Fanno tenerezza per quanto sono ridicoli, a partire da quel ‘sinequid’ che firma le disposizioni ministeriali sopra la dicitura ‘Il Ministro degli Affari Interni’ con una X, il quale si autoglorifica se da un’intercettazione emerge in maniera lampante che i voti della Mafia se li è presi il suo angstromico micropartitucolo.
Prego ogni mattina che gli affilati al Daesh, o i terroristi fai da te (che sono anche più pericolosi) considerino l’Italia come il resto dei G-8: una macchietta da avanspettacolo pre-scarpettiano, ché al solo sentirla nominare, pensando ai nostri ultimi quattro Premier, si scompiscino dalle risate, e, di conseguenza, non prendendoci sul serio, ci lascino nell’ombra in cui la nostra politicanticola ci ha relegati da decenni.
Prego altresì che l’intelligence nostrana sia dotata della suddetta più dell'(ir-)responsabile che soprassiede al suesposto dicastero (il cui punteggio al test di Terman oltrepasserebbe le tre cifre, ma col meno davanti…). Che il ciel ci scampi! Non so se son peggio i terroristi o gli imbecilli che gli rendono più agevole il macabro lavoro…
Noto brevemente che le decisioni su quali paesi colpire, Italia sì o Italia no, sono presumibilmente prese ad un livello ben più alto della manovalanza dei perpetratori materiali al punto che si potrebbe dire che non è mai esistito un atto di terrorismo autoctono ma solo terrorismo eterogestito e “altogestito” per così dire e questo sin dal tempo degli attentati anarchici dei secoli scorsi. Sopra al manovale c’è un comandante e sopra il comandante uno o più rispettabilissimi mandanti, anzi, nazioni-mandanti. Terrorismo in qualche modo teleguidato e simile al fenomeno dei droni, tutto scienza e zero improvvisazione. Chi davvero improvvisa, viene arrestato prima ancora di varcare l’uscio di casa.

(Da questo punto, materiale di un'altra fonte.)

--- src/vhc_pkg.sv ---
// Package: constants and carriers for the hypervisor control register
package vhc_pkg;

    // ========================================================
    // Register field positions
    localparam int EN_BIT        = 0;
    localparam int UNDERFLOW_BIT = 1;
    localparam int MISSING_BIT   = 2;
    localparam int NOPEND_BIT    = 3;
    localparam int G0_ON_BIT     = 4;
    localparam int G0_OFF_BIT    = 5;
    localparam int G1_ON_BIT     = 6;
    localparam int G1_OFF_BIT    = 7;
    localparam int VSGI_BIT      = 8;
    localparam int TCOM_BIT      = 10;
    localparam int TG0_BIT       = 11;
    localparam int TG1_BIT       = 12;
    localparam int TSERR_BIT     = 13;
    localparam int CNT_LSB       = 27;
    localparam int CNT_W         = 5;

    // ========================================================
    // Reset values and writable mask
    localparam logic [31:0] HCR_RESET  = 32'h0000_0000;
    localparam logic [31:0] CTRL_MASK  = 32'h0000_3DFF;
    localparam logic [31:0] CNT_MASK   = 32'hF800_0000;
    localparam logic [31:0] SERR_MASK  = 32'h0000_2000;
    localparam logic [31:0] VSGI_MASK  = 32'h0000_0100;

    // ========================================================
    // System register encoding of the control register
    localparam logic [3:0] ENC_COPROC = 4'hF;
    localparam logic [2:0] ENC_OPC1   = 3'h4;
    localparam logic [3:0] ENC_CRN    = 4'hC;
    localparam logic [3:0] ENC_CRM    = 4'hB;
    localparam logic [2:0] ENC_OPC2   = 3'h0;

    // ========================================================
    // Levels, codes, identifiers
    localparam logic [1:0] LVL_USER    = 2'h0;
    localparam logic [1:0] LVL_KERNEL  = 2'h1;
    localparam logic [1:0] LVL_HYP     = 2'h2;
    localparam logic [1:0] LVL_MON     = 2'h3;
    localparam logic [5:0] TRAP_CODE   = 6'h03;
    localparam logic [1:0] LR_INVALID  = 2'h0;
    localparam logic [1:0] LR_PENDING  = 2'h1;
    localparam logic [23:0] SPURIOUS_ID = 24'h00_03FF;

    // ========================================================
    // Carriers
    typedef struct packed {
        logic        valid;
        logic        write;
        logic [1:0]  level;
        logic [3:0]  coproc;
        logic [2:0]  opc1;
        logic [3:0]  crn;
        logic [3:0]  crm;
        logic [2:0]  opc2;
        logic [31:0] wdata;
    } vhc_req_type;

    typedef struct packed {
        logic        valid;
        logic        undef;
        logic        trap;
        logic [5:0]  code;
        logic [31:0] rdata;
    } vhc_rsp_type;

    typedef struct packed {
        logic [1:0] state;
        logic       hw;
        logic       eoi;
    } vhc_lr_type;

endpackage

C’è poi un altro motivo che spingerebbe alla speranza che l’Italia non venga colpita: che l’assassino non torna mai due volte sul luogo del delitto. Fuor di metafora l’Italia è già stata colpita dal terrorismo e in modo molto più pesante della Francia in quella che si è d’uso definire la stagione degli anni di piombo (che sia già stata dimenticata?) in cui la matrice altogestita è riconoscibilissima dal ruolo assunto dai servizi segreti italiani nel depistare sistematicamente le indagini. Se l’abito fa il monaco, Francia e Italia sono due cose diverse, non correlabili. Ma se l’abito non fa il monaco e si guarda alla sostanza delle cose, si deve riconoscere che l’Italia ha avuto un ruolo di battistrada nella storia del terrorismo moderno e ha già dato, abbondantemente dato.